In the dynamic world of New York City real estate, change isn’t the only constant—The De Niro Team has been a model of unswerving consistency for the past 18 years.
Founded in 2004 by Raphael De Niro, the team has worked steadily to earn its reputation for reliability—not only in delivering sales, but also for its discretion, its professionalism and its uncommon cohesiveness as a group venture.
The team’s current line-up includes Maggie L. Marshall, Sara Dai Freeland, James C. Flowers, Katherine Stroud Shechtman, Lauren De Niro Pipher, Dona Monteleone and Elaine Feola.
“Our team is small—curated, really. Each team member has been hand-selected and brings a wealth of knowledge to the table,” said De Niro. “We have had very little turnover in the 18 years we have been a team. We function as a family more than anything. We all take care of each other and help each other with every deal. That has always been a very important theme for The De Niro Team.”
Marshall and Dai Freeland echoed those sentiments.
“We’re like a small army of deal makers,” said Marshall. “Each member of the team excels in their own way.”
“In the 15 years I have been on this team, there has never been a day where I didn’t feel supported,” added Dai Freeland. “Raph is a true mentor.”
Drawing on his family’s deep roots in downtown Manhattan real estate, including its involvement in the transformation of SoHo’s warehouse stock into coveted residential spaces, De Niro and the team quickly established their expertise in loft, townhouse and commercial-to-residential properties. Having overseen marketing and sales for The Pearline Soap Factory, 76 Madison, the TriBeCa Fairchild, 150 Charles Street and 27 Wooster, the team has gone on to shepherd numerous luxury new development projects, including 111 Murray, 108 Leonard, 100 Barclay, 55 Vestry and 87 Leonard.

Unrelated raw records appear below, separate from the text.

### src/rtl/draw_pkg.sv
// Shared constants, state encoding and packed-field helpers for the draw arbiter.
package draw_pkg;

    localparam int XW_DEF       = 9;
    localparam int YW_DEF       = 8;
    localparam int CW_DEF       = 12;
    localparam int SCREEN_W_DEF = 320;

    localparam int CH_P0 = 0;
    localparam int CH_P1 = 1;
    localparam int CH_P2 = 2;
    localparam int CH_P3 = 3;
    localparam int CH_DP = 4;

    localparam logic [11:0] COL_P0 = 12'hF00;
    localparam logic [11:0] COL_P1 = 12'h0F0;
    localparam logic [11:0] COL_P2 = 12'h00F;
    localparam logic [11:0] COL_P3 = 12'hFF0;
    localparam logic [11:0] COL_DP = 12'hFFF;

    typedef enum logic {
        ST_IDLE = 1'b0,
        ST_LOCK = 1'b1
    } arb_state_e;

    // Lowest bit of channel ch's field in a bus packed with w bits per channel.
    function automatic int field_lo(input int ch, input int w);
        return ch * w;
    endfunction

    function automatic int field_hi(input int ch, input int w);
        return ch * w + w - 1;
    endfunction

endpackage

### src/rtl/draw_arbiter_n_rr_pick.sv
// Combinational picker: first set request at or after ptr_i, searching upward with wrap.
module rr_pick
    import draw_pkg::*;
#(
    parameter int N  = 5,
    parameter int IW = (N > 1) ? $clog2(N) : 1
) (
    input  logic [N-1:0]  req_i,
    input  logic [IW-1:0] ptr_i,
    output logic          found_o,
    output logic [IW-1:0] idx_o
);

    logic          found;
    logic [IW-1:0] idx;

    // Two passes: indices at/after the pointer first, then the wrapped-around low indices.
    always_comb begin
        found = 1'b0;
        idx   = '0;
        for (int i = 0; i < N; i++) begin
            if (!found && req_i[i] && (i >= int'(ptr_i))) begin
                found = 1'b1;
                idx   = IW'(i);
            end
        end
        for (int i = 0; i < N; i++) begin
            if (!found && req_i[i]) begin
                found = 1'b1;
                idx   = IW'(i);
            end
        end
    end

    assign found_o = found;
    assign idx_o   = idx;

endmodule

### src/rtl/draw_arbiter_n.sv
// N-channel pixel-draw arbiter with burst locking and a single registered output slot.
// Optional DRAW_ARB_BGADDR_EN adds a registered background address output (y*SCREEN_W + x).
module draw_arbiter_n
    import draw_pkg::*;
#(
    parameter int NCH      = 5,
    parameter int XW       = XW_DEF,
    parameter int YW       = YW_DEF,
    parameter int CW       = CW_DEF,
    parameter int SCREEN_W = SCREEN_W_DEF,
    parameter int RR_MODE  = 1
) (
    input  logic                      clk,
    input  logic                      resetn,
    input  logic [NCH-1:0]            req_valid,
    input  logic [NCH-1:0]            req_last,
    input  logic [NCH*XW-1:0]         req_x,
    input  logic [NCH*YW-1:0]         req_y,
    input  logic [NCH*CW-1:0]         req_c,
    output logic [NCH-1:0]            req_ready,
    input  logic                      out_ready,
    output logic                      plot,
    output logic [XW-1:0]             x,
    output logic [YW-1:0]             y,
    output logic [CW-1:0]             c,
    output logic [$clog2(NCH)-1:0]    grant_id,
`ifdef DRAW_ARB_BGADDR_EN
    output logic [$clog2(SCREEN_W*(2**YW))-1:0] bg_addr,
`endif
    output logic                      busy
);

    localparam int IW = $clog2(NCH);

    arb_state_e    state_q;
    logic [IW-1:0] lock_q, ptr_q, grant_q;
    logic          started_q, plot_q;
    logic [XW-1:0] x_q;
    logic [YW-1:0] y_q;
    logic [CW-1:0] c_q;

    logic          slot_free, pick_found, accept, sel_last;
    logic [IW-1:0] pick_idx, sel, ptr_eff, ptr_d;
    logic [XW-1:0] sel_x;
    logic [YW-1:0] sel_y;
    logic [CW-1:0] sel_c;

    assign ptr_eff = (RR_MODE != 0) ? ptr_q : '0;

    rr_pick #(.N(NCH), .IW(IW)) u_pick (
        .req_i   (req_valid),
        .ptr_i   (ptr_eff),
        .found_o (pick_found),
        .idx_o   (pick_idx)
    );

    // Handshake: a beat transfers on channel i when req_valid[i] && req_ready[i]; at most one
    // req_ready bit is high, and only while the output slot is empty or being drained this cycle.
    always_comb begin
        slot_free = !plot_q || out_ready;
        sel       = (state_q == ST_LOCK) ? lock_q : pick_idx;
        req_ready = '0;
        if (started_q && slot_free) begin
            if (state_q == ST_LOCK) begin
                req_ready[lock_q] = 1'b1;
            end else if (pick_found) begin
                req_ready[pick_idx] = 1'b1;
            end
        end
        sel_x = '0;
        sel_y = '0;
        sel_c = '0;
        for (int i = 0; i < NCH; i++) begin
            if (sel == IW'(i)) begin
                sel_x = req_x[field_lo(i, XW) +: XW];
                sel_y = req_y[field_lo(i, YW) +: YW];
                sel_c = req_c[field_lo(i, CW) +: CW];
            end
        end
        accept   = |(req_valid & req_ready);
        sel_last = |(req_last & req_ready);
    end

    assign ptr_d = (sel == IW'(NCH - 1)) ? '0 : sel + 1'b1;

`ifdef DRAW_ARB_BGADDR_EN
    localparam int BW = $clog2(SCREEN_W*(2**YW));
    logic [BW-1:0] bg_q, bg_d;
    assign bg_d    = BW'(sel_y) * BW'(SCREEN_W) + BW'(sel_x);
    assign bg_addr = bg_q;
`endif

    always_ff @(posedge clk or negedge resetn) begin
        if (!resetn) begin
            state_q   <= ST_IDLE;
            lock_q    <= '0;
            ptr_q     <= '0;
            grant_q   <= '0;
            started_q <= 1'b0;
            plot_q    <= 1'b0;
            x_q       <= '0;
            y_q       <= '0;
            c_q       <= '0;
`ifdef DRAW_ARB_BGADDR_EN
            bg_q      <= '0;
`endif
        end else begin
            started_q <= 1'b1;
            if (accept) begin
                plot_q  <= 1'b1;
                x_q     <= sel_x;
                y_q     <= sel_y;
                c_q     <= sel_c;
                grant_q <= sel;
`ifdef DRAW_ARB_BGADDR_EN
                bg_q    <= bg_d;
`endif
                if (sel_last) begin
                    state_q <= ST_IDLE;
                    ptr_q   <= ptr_d;
                end else begin
                    state_q <= ST_LOCK;
                    lock_q  <= sel;
                end
            end else if (out_ready) begin
                plot_q <= 1'b0;
            end
        end
    end

    assign plot     = plot_q;
    assign x        = x_q;
    assign y        = y_q;
    assign c        = c_q;
    assign grant_id = grant_q;
    assign busy     = (state_q == ST_LOCK);

endmodule

### config.mk
export PLATFORM = sky130hd
export DESIGN_NAME = draw_arbiter_n
export DESIGN_NICKNAME = d
export VERILOG_FILES = /design/src/rtl/draw_pkg.sv /design/src/rtl/draw_arbiter_n_rr_pick.sv /design/src/rtl/draw_arbiter_n.sv
export SDC_FILE = /design/constraint.sdc
export NUM_CORES = 1
export LEC_CHECK = 0
export ABC_AREA = 1
export BUFFER_PORTS_ARGS = -buffer_cell sky130_fd_sc_hd__clkbuf_2
export CORE_MARGIN = 4
export CORE_UTILIZATION = 32
export DETAILED_ROUTE_END_ITERATION = 10
export GPL_ROUTABILITY_DRIVEN = 0
export PLACE_DENSITY = 0.67
export REMOVE_ABC_BUFFERS = 1
export SETUP_SLACK_MARGIN = 0.5
export SYNTH_ARGS = -nofsm -noshare
export SYNTH_HDL_FRONTEND = slang
export SYNTH_HIERARCHICAL = 1
export SYNTH_SLANG_ARGS = --single-unit
export TNS_END_PERCENT = 30
### constraint.sdc
create_clock -name clk -period 4.15 [get_ports clk]
set_input_delay 0.6225 -clock clk [delete_from_list [all_inputs] [get_ports clk]]
set_output_delay 0.6225 -clock clk [all_outputs]
set_load 0.1 [all_outputs]
## Yosys cells after proc, flatten, opt, wreduce, memory -nomap -nowiden

Index checks and enable logic that the tools add are counted.

- $add $sub $neg: 1
- Magnitude comparators: 9
- Equal/unequal tests: 4
- Multiplexer cells: 46
- Bitwise logic cells: 3
- Reduce and logical (&&, ||, !) cells: 34

Operator list:

| operator | count |
|---|---|
| $mux 12 | 5 |
| $mux 9 | 5 |
| $mux 8 | 5 |
| $mux 3 | 8 |
| $logic_and 1x1->1 | 17 |
| $mux 1 | 16 |
| $mux 5 | 3 |
| $and 5x5->5 | 2 |
| $logic_not 1->1 | 10 |
| $reduce_or 5->1 | 2 |
| $lt 3x4->1 const B | 2 |
| $demux 1 s3 | 2 |
| $eq 3x2->1 const B | 2 |
| $ge 1x3->1 const A | 2 |
| $ge 2x3->1 const A | 2 |
| $ge 3x1->1 const B | 2 |
| $mux 2 | 2 |
| $reduce_and 2->1 | 2 |
| $add 3x1->3 const B | 1 |
| $eq 3x1->1 const B | 1 |
| $eq 3x3->1 const B | 1 |
| $ge 3x3->1 const A | 1 |
| $logic_not 3->1 | 1 |
| $reduce_bool 2->1 | 1 |
| 2 further kinds | 2 |

- Register bits: 41
- Input bits: 158
- Output and inout port bits: 39
- Word-level logic and storage cells: 106

## Depth between registers and ports, before layout

- Depth in word-level cells: 45
- Depth in mapped cells: 23
- Depth with buffers taken out: 21

## Hierarchy

Netlist, hierarchy kept.

By module, submodules not included:

| module | times used | cells an instance | area each (µm²) | sequential area each (µm²) |
|---|---|---|---|---|
| draw_arbiter_n | 1 | 669 | 3766.1 | 1026.0 |
| rr_pick | 1 | 33 | 190.2 | 0.0 |

## Worst setup path before layout

No wires, ideal clock.

- Kind: input to output
- Start: in req_valid[2]
- End: out req_ready[1]
- Arrival time: 3.043 ns
- Required time: 3.527 ns
- Setup slack: 0.485 ns
- Cell stages on the path: 11
- Path buffers: 0
- Cells stage by stage: inv_2 > nor2_1 > a21oi_4 > nand4_4 > nor2_4 > nand3_2 > nand2_1 > inv_1 > nor2_1 > nand3_1 > a21oi_1

- Longest elaborated chain between the ends: 33
- Elaborated cells on any way between the ends: 42
- Those cells by class: order compare: 2; mux: 21; reduce/logical: 19

Ends and longest elaborated chain:

| what | line | source |
|---|---|---|
| start, declared | draw_arbiter_n.sv:15 | `input logic [NCH-1:0] req_valid,` |
| $logic_and 1x1->1 (2 in series) | draw_arbiter_n_rr_pick.sv:22 | `if (!found && req_i[i] && (i >= int'(ptr_i))) begin` |
| $mux 1 | draw_arbiter_n_rr_pick.sv:22 |  |
| $logic_not 1->1 | draw_arbiter_n_rr_pick.sv:22 |  |
| $logic_and 1x1->1 (2 in series) | draw_arbiter_n_rr_pick.sv:22 |  |
| $mux 1 | draw_arbiter_n_rr_pick.sv:22 |  |
| $logic_not 1->1 | draw_arbiter_n_rr_pick.sv:22 |  |
| $logic_and 1x1->1 (2 in series) | draw_arbiter_n_rr_pick.sv:22 |  |
| $mux 1 | draw_arbiter_n_rr_pick.sv:22 |  |
| (+15 left out) | n/a |  |
| net pick_idx[0] | draw_arbiter_n.sv:43 | `logic [IW-1:0] pick_idx, sel, ptr_eff, ptr_d;` |
| $lt 3x4->1 (not written as such) / $ge 3x1->1 (equally long branches) | draw_arbiter_n.sv:67 | `req_ready[pick_idx] = 1'b1;` |
| $logic_and 1x1->1 (not written as such) | draw_arbiter_n.sv:67 |  |
| $mux 1 (not written as such) | draw_arbiter_n.sv:67 |  |
| $demux 1 s3 * | draw_arbiter_n.sv:67 |  |
| $mux 5 * | draw_arbiter_n.sv:66 | `end else if (pick_found) begin` |
| $mux 5 * | draw_arbiter_n.sv:64 | `if (state_q == ST_LOCK) begin` |
| $mux 5 * | draw_arbiter_n.sv:63 | `if (started_q && slot_free) begin` |
| end, declared | draw_arbiter_n.sv:20 | `output logic [NCH-1:0] req_ready,` |

Mark *: on every way through the listed nets, which the timed path passes. The rest lies on a longest branch.

## Worst setup path in the final report

- Start: in req_valid[2]
- End: reg c_q[8] (netlist: c[8])

- Elaborated cells on any way between the ends: 55
- Those cells by class: order compare: 2; eq/ne: 4; mux: 27; bitwise: 1; reduce/logical: 21

RTL lines:

| what | line | source |
|---|---|---|
| $logic_and 1x1->1 (2 in series) | draw_arbiter_n_rr_pick.sv:22 |  |
| $mux 1 | draw_arbiter_n_rr_pick.sv:22 |  |
| $logic_not 1->1 | draw_arbiter_n_rr_pick.sv:22 |  |
| $logic_and 1x1->1 (2 in series) | draw_arbiter_n_rr_pick.sv:22 |  |
| $mux 1 | draw_arbiter_n_rr_pick.sv:22 |  |
| $logic_not 1->1 | draw_arbiter_n_rr_pick.sv:22 |  |
| $logic_and 1x1->1 (2 in series) | draw_arbiter_n_rr_pick.sv:22 |  |
| $mux 1 | draw_arbiter_n_rr_pick.sv:22 |  |
| (+13 left out) | n/a |  |
| $logic_and 1x1->1 | draw_arbiter_n_rr_pick.sv:28 | `if (!found && req_i[i]) begin` |
| $mux 3 * | draw_arbiter_n_rr_pick.sv:28 |  |
| net pick_idx[1] | draw_arbiter_n.sv:43 |  |
| $mux 3 * | draw_arbiter_n.sv:61 | `sel = (state_q == ST_LOCK) ? lock_q : pick_idx;` |
| net sel[1] | draw_arbiter_n.sv:43 |  |
| $logic_not 3->1 | draw_arbiter_n.sv:74 | `if (sel == IW'(i)) begin` |
| $mux 12 (4 in series) | draw_arbiter_n.sv:74 |  |
| $mux 12 * | draw_arbiter_n.sv:74 |  |
| end signal, assigned | draw_arbiter_n.sv:113 | `c_q <= sel_c;` |
| end, declared | draw_arbiter_n.sv:40 | `logic [CW-1:0] c_q;` |

Marked as above.
A chain may end at the register's enable or synchronous reset.

==> impl_metrics.json <==
{
  "outcome": "finished, final reports clean",
  "synth_edf_count": 0,
  "combPwrFrac_pct": 77.8,
  "clock-sinks": 41,
  "p_switching_w": 0.00308,
  "grt_max_degree": 42,
  "fmax_ghz": 0.301,
  "postCtsSetupBuffers": 0,
  "max_slew_margin_pct": 28.0,
  "final.period_utilization_pct": 80.2,
  "area_growth_pct": 31.1,
  "clk_pin_slew_worst_paths_ns": 0.06,
  "holdBufCountCts": 0,
  "antenna_cells": 0,
  "syn_area_um2": 3960,
  "grt_pass1_wl_um": 21800,
  "use_met1_pct": 24.2,
  "hp-class": "reg2reg",
  "maxCapViolations": 0,
  "drt_first_pass_iters": 5,
  "tns_ns": 0,
  "die_w_um": 119,
  "final-max-slew-violation-count": 0,
  "antenna_found_initial": 0,
  "die_area_um2": 14200,
  "coreArea_um2": 12100,
  "syn_area_per_cell_um2": 5.64,
  "finalNetCount": 1039,
  "powerDensity_nw_per_um2": 931,
  "vdd_ir_drop_max_uv": 323,
  "use_met3_pct": 2.99,
  "htree_levels": 2,
  "synth_cell_types": 31,
  "clkPwrFrac_pct": 7.9,
  "finalPower_w": 0.00483,
  "synthCells": 702,
  "routedWlPerCell_um": 12.8,
  "synthArstFlopShare_pct": 100,
  "met2_usage_pct": 31.8,
  "rsz0062_at_grt": "true",
  "root_buffer": "clkbuf_16",
  "p_int_w": 0.00175,
  "wirelength_um": 13400,
  "swShare_pct": 63.8,
  "cts_tree": "built",
  "worstPathMaxFanout": 29,
  "drc": 0,
  "clock-skew-final_ns": 0.00808,
  "numPortBuffers": 196,
  "required_ns": 4.32,
  "power_leakage_nw": 3.30,
  "critPathArrivalTime_ns": 3.50,
  "cp-start-kind": "input pin",
  "pwr-share-seq_pct": 14.2,
  "vias_per_cell": 4.50,
  "grt_pass1_vias": 4440,
  "drive_gt1_share_pct": 28.1,
  "crit_path_end_kind": "flip-flop",
  "busiest_layer": "met2",
  "rows": 40,
  "setup_viol": 0,
  "grt_use_total_pct": 18.6,
  "period_needed_ns": 3.33,
  "worst_slew_pin_slew_ns": 1.08,
  "start_util_pct": 32.8,
  "finalHoldViolCount": 0,
  "ys.warnings.count": 6,
  "io_pins": 197,
  "first_iter_violations": 291,
  "ys_ff_latch": 41,
  "numCtsBuffers": 5,
  "die_h_um": 119,
  "critPathKind": "in2reg",
  "synth-seq-area-share_pct": 25.9,
  "dpl.hpwl_um": 10000,
  "clockBufferDepth": 2,
  "dr_total_vias": 4701,
  "overflow": 0,
  "clk_latency_ns": 0.28,
  "synth_flop_cell": "dfrtp_1",
  "nFillCells": 1344,
  "postRouteAntennaNets": 0
}
==> state kept, by name, summed over array words and instances (netlist names) <==
name / cells
grant_id: 3
started_q: 1
lock_q: 3
plot: 1
c: 12
y: 8
ptr_eff: 3
busy: 1
x: 9
==> metrics by stage <==
step / utilization (%) / cells / hold slack [ns] / worst slack [ns] / instance area (µm²)
6_report: 43.0 / 1045 / 0.471 / 0.823 / 5190
5_1_grt: 43.0 / 1045 / 0.501 / 0.458 / 5190
4_1_cts: 43.0 / 1045 / 0.481 / 0.814 / 5180
3_5_place_dp: 41.8 / 1037 / 0.464 / 0.519 / 5040
3_3_place_gp: 41.8 / 1037 / 0.457 / 0.603 / 5040
2_1_floorplan: - / 665 / 0.327 / 0.485 / 3760
==> cells in the final DEF, fill, tap and decap left out, types with 2 or more instances in the layout <==
cell type     n
or2_1        10
clkbuf_2    196
or2_0         5
clkinvlp_4    2
nor2_4        3
buf_4         6
nand2_1     255
clkinv_2      2
or2_2        14
inv_2         6
buf_12        2
inv_1       113
and2_1        2
nand2_2       5
dfrtp_1      41
nand3_1     135
a21oi_1       2
ha_1          4
o21ai_0       5
clkbuf_16     5
nor2_1       48
nand4_1       5
==> Yosys cell counts, drive strengths merged, types with 2 or more instances <==
master | n | area, µm²
ha | 5 | 62.6
inv | 120 | 450
nand4 | 6 | 52.6
or2 | 29 | 181
and2 | 2 | 12.5
dfrtp | 41 | 1030
clkbuf | 15 | 56.3
nand3 | 136 | 686
nor2 | 52 | 220
o21ai | 6 | 30.0
nand2 | 260 | 988
a21oi | 3 | 26.3
buf | 22 | 138
==> path summary, 6_finish.rpt <==
kind / startpoint / to / slack, ns / cells after the start
max: req_valid[2] / c[8] / 0.82 / 19
min: grant_id[0] / grant_id[0] / 0.47 / 2
min reg2reg: grant_id[0] / grant_id[0] / 0.47 / 2
max reg2reg: ptr_eff[2] / c[8] / 0.89 / 17
min in group asynchronous: resetn / c[11] / 0.53 / 1
max in group asynchronous: resetn / grant_id[2] / 2.96 / 1
==> cell type report <==
cell class                 count  area, µm²  area share (%)
multi-input combinational    503       2280            44.0
timing repair buffer         204       1070            20.5
sequential                    41       1030            19.8
inverter                     121        458            8.83
tap                          168        210            4.05
clock buffer                   5        125            2.41
clock inverter                 3       17.5           0.338
==> critical path: stages <==
cell,delay [ns]
clkbuf_2,0.11
inv_2,0.08
nor2_1,0.08
a21oi_4,0.19
nand4_4,0.12
nor2_4,0.14
nand3_2,0.08
nand3_1,0.15
inv_1,0.05
o21ai_0,0.37
ha_1,0.24
ha_1,0.21
clkinvlp_4,0.49
nand2_1,0.21
inv_1,0.06
nand2_1,0.06
nand3_1,0.08
nand3_1,0.11
nand2_1,0.06
==> power by group through the flow <==
stage | Sequential, W | Clock (W) | Combinational [W]
finish | 0.000688 | 0.000383 | 0.00376
global route | 0.000714 | 0.000414 | 0.00418
floorplan | 0.00171 | 0 | 0.00186
detailed placement | 0.000695 | 0 | 0.00378
CTS | 0.000690 | 0.000394 | 0.00379
global placement | 0.000696 | 0 | 0.00376
==> routing by layer <==
metal / share of wire, % / vias to the layer above
li1: - / 2471
met1: 44 / 2038
met2: 48 / 171
met3: 6.4 / 21
met4: 1.7 / 0
met5: 0 / -
==> what timing repair did <==
action | 4_1_cts | 5_1_grt
gates resized for setup | 0 | 1
hold endpoints to repair | 0 | 0
setup endpoints to repair | 0 | 18
==> cells by family (layout without fill, tap and decap cells) <==
logic type	after synthesis	in the layout	share of synthesized area [%]
DFF	41	41	25.9
and+or+nand+nor	486	486	54.2
other	1	1	0.0948
AOI/OAI and AO/OA	11	11	1.77
buffers and inverters	158	333	16.4
adders and majority gates	5	5	1.58
Note: power is estimated with default switching activity, not from simulation.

Because such high-profile projects and deals frequently involve the kind of high-profile clients pursued by paparazzi and publishers of voyeuristic gossip, The De Niro Team is conspicuously low-key in the way it conducts business.
“We do not self-aggrandize,” said De Niro. “We are here to provide a service to people who put their trust in us.”
“We are not the VIPs in our client relationships,” added Flowers. “We center our clients’ needs first and foremost.”
“Working with the caliber of clients that we do has given us a rare perspective, and that kind of access can become intoxicating,” Marshall acknowledged. “But our team has the collective experience to remain client-focused. Our reputation is based on our prudence, not our publicity.”
That same ethos guides the team’s approach to marketing, including the way it integrates new technologies, which De Niro understood from the start would bring disruptive change to real estate.
“We can all recognize how integral technical progress has become in the industry, and our team makes a point of adopting and adapting to new technology,” he said. “But servicing our clients doesn’t always involve the newest or flashiest innovation. While we utilize sophisticated tools to help accomplish our team’s and clients’ goals, our greatest tool is the power of human interaction. We function by forming real world connections. Word of mouth and personal relationships have always been our go-to methods for bringing in business.”
As it reflects on the fads, trends and business cycles that have come and gone in the course of its nearly two decades together, the team notes that buyers appear to be attracted to spaces where they can find deep comfort and peace of mind.
“We have certainly built a business around Tribeca, West/Greenwich Village and Soho, but what is popular has changed so much in the past 18 years,” said De Niro. “Right now, we are seeing a return to quality. People are focused less on new development and more on existing product.”
Both Marshall and Flowers cited the experience of the lockdowns in the early days of the pandemic as key factors driving buyer interest.
“Before COVID, there was a big push for buildings with a ton of amenities,” said Marshall. “When amenities closed at the beginning of the pandemic and didn’t reopen for so long, people realized that their personal space is what really matters.”
“After being stuck at home for so long,” added Flowers, “buyers want to be sure that their homes are happy places to be for the long haul.”
To be sure, the desire for domestic space that offers sanctuary and respite is nothing new for homebuyers. And for The De Niro Team, doing the work to help buyers find their happy places is something that never goes out of style.
“We are going to keep doing what we are doing” said De Niro. “Our model is one that is successful in all markets.”